O México está ficando sem lágrimas

, La Habana | 24/11/2014

Movilización en el DF para los 43 desaparecidos. (Twitter de Juan Manuel Karg)

Quando visitei o México pela primeira vez seu tremendo potencial e seus enormes problemas me impressionaram. Fiquei impactada por uma cultura cujo calendário se perde no tempo, sobretudo se a comparamos com a história de uma Cuba ainda adolescente. Contudo, o mais chocante foi a advertência freqüente e os conselhos dados por amigos e conhecidos sobre a insegurança e os perigos que poderiam aguardar em cada rua.

Escutei o testemunho mais doloroso daquela visita da boca de Judith Torrea, jornalista espanhola radicada em Ciudad Juárez, que compilava histórias de mães cujas filhas nunca voltaram dos seus trabalhos ou dos seus locais de estudo.

Doeu-me comprovar como a morte violenta havia se tornado algo cotidiano em diferentes locais desse formoso país. La Catrina já não sorria e suas órbitas vazias pareciam uma premonição triste do que faltava a ser vivido no México. O desaparecimento dos 43 estudantes de Ayotzinapa superou em horror o que a sociedade já estava padecendo, onde a corrupção, a ineficácia jurídica e o braço armado do narcotráfico dominam há muito tempo. Como se pudessem somar novas feridas à população já despedaçada pelas perdas.

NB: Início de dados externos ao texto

Source: an optimization exercise on an open RTL-to-GDS flow (aim: small area, a short achievable clock period and few clock cycles). Production flows keep margins and buffers that such runs may drop.
In this exercise RTL edits were held to simulation tests only and were not proved equivalent to the original.
The clock port is modelled as an ideal driver; clocking choices that lean on that would not hold on a real chip.
Power is estimated from default activity; no workload was simulated.

run A:
==> flow/design.v <==
package l2_wb_types;
    localparam int unsigned ADDR_WIDTH      = 16;
    localparam int unsigned LINE_WIDTH      = 256;
    localparam int unsigned OFFSET_BITS     = 5;
    localparam int unsigned LINE_ADDR_WIDTH = ADDR_WIDTH - OFFSET_BITS;
    typedef logic [ADDR_WIDTH-1:0]      addr_t;
    typedef logic [LINE_WIDTH-1:0]      line_t;
    typedef logic [LINE_ADDR_WIDTH-1:0] lineaddr_t;
    typedef enum logic [1:0] {IDLE, ACK, FWD_READ, DRAIN} wb_state_t;
    function automatic logic [LINE_ADDR_WIDTH-1:0] line_of(input logic [ADDR_WIDTH-1:0] a);
        line_of = a[ADDR_WIDTH-1:OFFSET_BITS];
    endfunction
    function automatic logic [ADDR_WIDTH-1:0] line_base(input logic [LINE_ADDR_WIDTH-1:0] l);
        line_base = {l, {OFFSET_BITS{1'b0}}};
    endfunction
endpackage
module l2_wb_storage (
    input  logic                clk_i,
    input  logic                load_w_i,
    input  logic                load_r_i,
    input  l2_wb_types::line_t  wdata_i,
    input  l2_wb_types::line_t  rdata_i,
    output l2_wb_types::line_t  data_o
);
    l2_wb_types::line_t data_q;
    logic hold;
    assign hold = !(load_w_i || load_r_i);
    always_ff @(posedge clk_i) begin
        data_q <= ({l2_wb_types::LINE_WIDTH{load_w_i}} & wdata_i)
                | ({l2_wb_types::LINE_WIDTH{load_r_i}} & rdata_i)
                | ({l2_wb_types::LINE_WIDTH{hold}}     & data_q);
    end
    assign data_o = data_q;
endmodule
module l2_write_buffer (
    input  logic   clk_i,
    input  logic   rst_i,
    input  logic   l2_read,
    input  logic   l2_write,
    input  l2_wb_types::addr_t  l2_address,
    input  l2_wb_types::line_t  l2_wdata,
    output logic   l2_resp,
    output l2_wb_types::line_t  l2_rdata,
    output logic   pmem_read,
    output logic   pmem_write,
    output l2_wb_types::addr_t  pmem_address,
    output l2_wb_types::line_t  pmem_wdata,
    input  logic   pmem_resp,
    input  l2_wb_types::line_t  pmem_rdata,
    output logic   wb_empty
);
    logic                   resp_q;
    logic                   pmem_read_q;
    logic                   pmem_write_q;
    logic                   dirty_q;       
    logic                   valid_q;       
    logic                   resp_i_q;
    logic                   rd_i_q;        
    logic                   wr_i_q;        
    l2_wb_types::lineaddr_t line_q;        
    l2_wb_types::line_t     data;
    logic hit;
    logic free;      
    logic new_req;   
    logic load_w;
    logic start_rd;
    logic rd_hit;
    logic fill;      
    logic take;      
    logic keep;      
    logic resp_d;
    logic rd_d;
    logic wr_d;
    assign hit      = valid_q && (line_q == l2_wb_types::line_of(l2_address));
    assign free     = !(rd_i_q || wr_i_q) || pmem_resp;
    assign new_req  = !resp_i_q && !rd_i_q;
    assign load_w   = new_req && l2_write && free;
    assign rd_hit   = new_req && l2_read && hit;
    assign start_rd = new_req && l2_read && !hit && free;
    assign fill     = rd_i_q && pmem_resp;
    assign take     = new_req && (l2_read || l2_write) && free;
    assign keep     = resp_i_q || rd_i_q || !(l2_read || l2_write) || (wr_i_q && !pmem_resp);
    assign resp_d   = load_w || rd_hit || fill;
    assign rd_d     = start_rd || (rd_i_q && !pmem_resp);
    assign wr_d     = load_w || (wr_i_q && !pmem_resp);
    l2_wb_storage u_storage (
        .clk_i   (clk_i),
        .load_w_i(load_w),
        .load_r_i(rd_i_q),
        .wdata_i (l2_wdata),
        .rdata_i (pmem_rdata),
        .data_o  (data)
    );
    always_ff @(posedge clk_i or posedge rst_i) begin
        if (rst_i) begin
            resp_q       <= 1'b0;
            pmem_read_q  <= 1'b0;
            pmem_write_q <= 1'b0;
            dirty_q      <= 1'b0;
            valid_q      <= 1'b0;
        end else begin
            resp_q       <= resp_d;
            pmem_read_q  <= rd_d;
            pmem_write_q <= wr_d;
            if (load_w) begin
                dirty_q <= 1'b1;
            end else if (wr_i_q && pmem_resp) begin
                dirty_q <= 1'b0;
            end
            if (load_w || fill) begin
                valid_q <= 1'b1;
            end else if (start_rd) begin
                valid_q <= 1'b0;
            end
        end
    end
    always_ff @(posedge clk_i) begin
        resp_i_q <= !rst_i && resp_d;
        rd_i_q   <= !rst_i && rd_d;
        wr_i_q   <= !rst_i && wr_d;
        line_q <= ({l2_wb_types::LINE_ADDR_WIDTH{take}} & l2_wb_types::line_of(l2_address))
                | ({l2_wb_types::LINE_ADDR_WIDTH{keep}} & line_q);
    end
    assign l2_resp      = resp_q;
    assign l2_rdata     = data;
    assign pmem_read    = pmem_read_q;
    assign pmem_write   = pmem_write_q;
    assign pmem_address = l2_wb_types::line_base(line_q);
    assign pmem_wdata   = data;
    assign wb_empty     = !dirty_q;
endmodule
clock: 5.0 ns
lec_check: 0
cap_margin: 20
core_area: 10 10 290 290
cts_cluster_diameter: 100
cts_cluster_size: 20
die_area: 0 0 300 300
setup_slack_margin: 2.8
slew_margin: 20
standard.sh (not shown) runs the stock make flow with config.mk's settings and CLKGATE_MAP_FILE= SYNTH_SCRIPT=/design/flow/synth_recipe.tcl, a recipe that flattens the netlist after the stock synthesis.
==> flow/flow/run.sh <==
#!/bin/bash
# Standard layout (standard.sh) with: port buffers made from the smallest plain
# buffer, high-fanout nets split into buffer trees before timing repair, and
# the pins placed on more metal layers so that the die can be smaller.
set -euo pipefail
export BUFFER_PORTS_ARGS="-buffer_cell sky130_fd_sc_hd__buf_1"
export PRE_RESIZE_TCL="$PWD/flow/pre_resize.tcl"
if [[ -f flow/pins.args ]]; then export PLACE_PINS_ARGS="$(cat flow/pins.args)"; fi
if [[ -f flow/io_v.txt ]]; then export IO_PLACER_V="$(cat flow/io_v.txt)"; fi
if [[ -f flow/io_h.txt ]]; then export IO_PLACER_H="$(cat flow/io_h.txt)"; fi
if [[ -f flow/post_cts.tcl ]]; then export POST_CTS_TCL="$PWD/flow/post_cts.tcl"; fi
bash standard.sh > standard_flow.log 2>&1
==> flow/flow/io_v.txt <==
met2 met4
==> flow/flow/pre_resize.tcl <==
set_max_fanout 16 [current_design]
Testbench counts of run A, summed over its fixed seeds: cycles 25,351.
Input changes introduced in run B (baseline for comparison: run A):
--- a/flow/flow/run.sh
+++ b/flow/flow/run.sh
@@ -3,2 +3,4 @@
-# buffer, high-fanout nets split into buffer trees before timing repair, and
-# the pins placed on more metal layers so that the die can be smaller.
+# buffer, high-fanout nets split into buffer trees before timing repair, the
+# pins placed on more metal layers so that the die can be smaller, and the four
+# pins of each data bit (l2_wdata, pmem_rdata, l2_rdata, pmem_wdata) kept
+# together.
@@ -8 +10,8 @@
-if [[ -f flow/pins.args ]]; then export PLACE_PINS_ARGS="$(cat flow/pins.args)"; fi
+pins=""
+if [[ -f flow/pins.args ]]; then pins="$(cat flow/pins.args)"; fi
+if [[ -f flow/group_bits ]]; then
+  for i in $(seq 0 255); do
+    pins="$pins -group_pins {l2_wdata[$i] pmem_rdata[$i] l2_rdata[$i] pmem_wdata[$i]}"
+  done
+fi
+export PLACE_PINS_ARGS="$pins"
==> flow/flow/group_bits (new file) <==
group
==> results.txt <==
Combinational group share of total power on run B is down relative to run A. There was hardly any difference in worst endpoint data arrival time between run A and run B. For die area, run B and run A come out practically identical. Run B ended up with a lower cell count than run A did. Between run A and run B, the total cell area at the placement stage figures differ only marginally.
diff inputs: run B => run C
==> flow/flow/pre_resize.tcl <==
# no fanout limit
--- a/flow/config.mk
+++ b/flow/config.mk
@@ -9 +9 @@
-export CORE_AREA = 10 10 290 290
+export CORE_AREA = 10 10 250 250
@@ -12,2 +12,2 @@
-export DIE_AREA = 0 0 300 300
-export SETUP_SLACK_MARGIN = 2.8
+export DIE_AREA = 0 0 260 260
+export SETUP_SLACK_MARGIN = 2.87
[summary]
- For the final critical delay including setup and external delays, run C came in 82 ps lower than run B did.
- Run C ends up with a detailed-route vias per instance that is 11% higher than in run B.
- Final worst-path setup slack: run C vs run B up 82 ps
- Compared with run B, run C shows a critical path depth that is 9 lower.
- Routed length on met1 in run C is about 6% lower than in run B
- Detailed-routing iteration count for the pre-antenna-repair pass (lower): run B
- Between run B and run C, clock share of power decreased.
- Run B -> run C: first-pass GRT wire length decreased by a few percent
- Run C ended up with a higher fmax than run B did.
- In the metrics for run C and run B, the one carrying the lower final cell count is run C.
- Compared with run B, run C improves power.

## port drivers added, routing unchanged
No port has a modelled driver above. Below, the same layouts with a new extraction and two added sets of constraints. Step 1 assumes that a clkbuf_16 drives the clock port and a buf_2 every other input. Step 2 times the ports against the registers' clock, not the clock port: input delays grow and output delays shrink by t, the midpoint of the rising clock arrivals with the driver on. Slacks: ideal ports / drivers / drivers and shift; pairs: ideal ports / drivers.
run | shift t [ns] | setup WS [ns] | worst setup path after step 2
run A | 0.595 | 2.790 / 2.768 / 2.199 | input to register
run B | 0.601 | 2.806 / 2.792 / 2.199 | input to register
run C | 0.556 | 2.888 / 2.839 / 2.384 | input to register
After both steps setup and hold are still met in every run listed. The setup slack of run B, which loses most, moves by -0.014 ns with the drivers and by -0.607 ns with both steps.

 Como se pudessem somar novas feridas à população já despedaçada pelas perdas.

Cada um desses jovens desaparecidos tinha por volta da idade do meu filho Teo, algumas fotos até me lembram seu rosto trigueiro e seus olhos puxados. Ele poderia ser qualquer um desses que um dia saíram da escola e decidiram protestar contra o status quo. Tudo indica que o poder político local, misturado com os cartéis da droga, acabou de modo violento com a vida dos que ainda tinham o melhor da sua existência pela frente. Nas últimas semanas os familiares passaram das lágrimas para a esperança e novamente para a dor. Até que não se confirme o final triste que ninguém quer dar como certo, porém os indícios apontam para o pior dos cenários.

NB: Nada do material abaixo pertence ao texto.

This is an optimization exercise on Yosys and OpenROAD, whose aim is small area, not a production implementation.
In this exercise RTL edits were held to simulation tests only and were not proved equivalent to the original.
Power is estimated from default activity; no workload was simulated.

== branch lagoon ==
Design user_project_addr_space_regfile, start of the top module:
module user_project_addr_space_regfile #(
    parameter int unsigned DEPTH        = 16,
    parameter logic [31:0] BASE_ADDR    = 32'h3000_0000,
    parameter int unsigned WAIT_CYCLES  = 0,
    parameter logic [31:0] READ_DEFAULT = 32'h0000_0777
) (
    input  logic        wb_clk_i,
    input  logic        wb_rst_i,
    input  logic        wbs_stb_i,
    input  logic        wbs_cyc_i,
    input  logic        wbs_we_i,
    input  logic [3:0]  wbs_sel_i,
    input  logic [31:0] wbs_dat_i,
    input  logic [31:0] wbs_adr_i,
    output logic        wbs_ack_o,
    output logic [31:0] wbs_dat_o,
    output logic [15:0] access_cnt_o,
    output logic [31:0] last_addr_o
);
    logic             init_q;
    logic [31:0]      mem [16];
    logic [31:0]      mem_n [16];
    logic             acc, hit, wr, rd;
    logic [15:0]      wsel_n, rsel;
    logic [3:0]       sel_n;
    logic [15:0][3:0] lane_we, lane_keep;
    logic [31:0]      rdata;
    logic             hold_dat, miss_n;
    assign acc = wbs_cyc_i & wbs_stb_i & ~wbs_ack_o;
    assign hit = (wbs_adr_i[31:6] == BASE_ADDR[31:6]);
    assign wr  = acc & wbs_we_i & hit;
  ...
==> flow/config.mk <==
export PLATFORM = sky130hd
export DESIGN_NAME = user_project_addr_space_regfile
export DESIGN_NICKNAME = user_project_addr_space_regfile
export VERILOG_FILES = /design/flow/design.v
export SDC_FILE = /design/flow/constraint.sdc
export NUM_CORES = 4
export LEC_CHECK = 0
export CAP_MARGIN = 5
export CORE_MARGIN = 2
export CORE_UTILIZATION = 75
export SLEW_MARGIN = 5
export SYNTH_HIERARCHICAL = 1
export SYNTH_MINIMUM_KEEP_SIZE = 0
==> flow/constraint.sdc <==
create_clock -name core_clock -period 10.0 [get_ports {wb_clk_i}]
set_input_delay 2.0000 -clock core_clock [delete_from_list [all_inputs] [get_ports {wb_clk_i}]]
set_output_delay 2.0000 -clock core_clock [all_outputs]
set_load 0.01 [all_outputs]
standard.sh (not shown) runs the stock make flow with config.mk's settings and CLKGATE_MAP_FILE= SYNTH_SCRIPT=/design/flow/synth_recipe.tcl, a recipe that flattens the netlist after the stock synthesis.
==> flow/flow/run.sh <==
#!/bin/bash
set -euo pipefail
CTS="-sink_clustering_enable -repair_clock_nets -dont_use_dummy_load -buf_list sky130_fd_sc_hd__clkbuf_8 -root_buf sky130_fd_sc_hd__clkbuf_16 -sink_clustering_size 16 -sink_clustering_max_diameter 50"
bash standard.sh \
  "BUFFER_PORTS_ARGS=-buffer_cell sky130_fd_sc_hd__buf_1" \
  "CTS_ARGS=$CTS" \
  finish > flow_make.log 2>&1
Modified inputs, branch xenon compared to branch lagoon
==> flow/run.sh (new file) <==
#!/bin/bash
# synth_recipe.tcl (not shown) runs the flow's synth.tcl, then flattens the netlist and writes it again
# the make line also repeats each setting of config.mk as NAME=value (left out here)
make -C /OpenROAD-flow-scripts/flow DESIGN_CONFIG=/design/flow/config.mk WORK_HOME=/design/flow/orfs CLKGATE_MAP_FILE= SYNTH_SCRIPT=/design/flow/synth_recipe.tcl finish
--- a/flow/config.mk
+++ b/flow/config.mk
@@ -6,8 +6,8 @@
 export NUM_CORES = 4
 export LEC_CHECK = 0
-export CAP_MARGIN = 5
+export CAP_MARGIN = 20
 export CORE_MARGIN = 2
-export CORE_UTILIZATION = 75
-export SLEW_MARGIN = 5
+export CORE_UTILIZATION = 60
+export SLEW_MARGIN = 20
 export SYNTH_HIERARCHICAL = 1
 export SYNTH_MINIMUM_KEEP_SIZE = 0
removed: flow/flow/run.sh
removed: flow/standard.sh
- The final layout from branch xenon, which completed every stage, passed the timing, DRC and antenna checks at the end of the flow.
- branch xenon ended up with a lower power share of the sequential group than branch lagoon did.
- Between branch lagoon and branch xenon, power density over cell area increased.
- Number of setup buffers added after CTS came out exactly the same in branch lagoon and branch xenon.
- According to the power report, total power for branch xenon is higher than for branch lagoon.
- Summary — horizontal die dimension, branch xenon relative to branch lagoon: higher, by about 12%.
- Delta(number of global-route vias before repair, branch xenon - branch lagoon) < 0
- Number of flops mapped to enable cells by yosys: branch xenon vs branch lagoon identical
- When branch xenon is measured against branch lagoon, its largest net degree at the start of global routing turns out 4.7% higher.
- branch lagoon → branch xenon: signed area change from the synthesized netlist to the final layout moved up, wire length of the first global-routing pass climbed 4.0%, wire length per cell after detailed routing shrank by about 5%.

O México está ficando sem lágrimas. À América Latina cabe acompanhar esta nação próxima na busca de respostas a desaparição dos estudantes como também a solução dos graves problemas sociais e institucionais que provocaram. Aos cidadãos, por nosso lado, nos cabe a solidariedade, o compartilhamento da dor e a ira. Que ninguém volte a olhar seu filho nos olhos sem recordar os que faltam.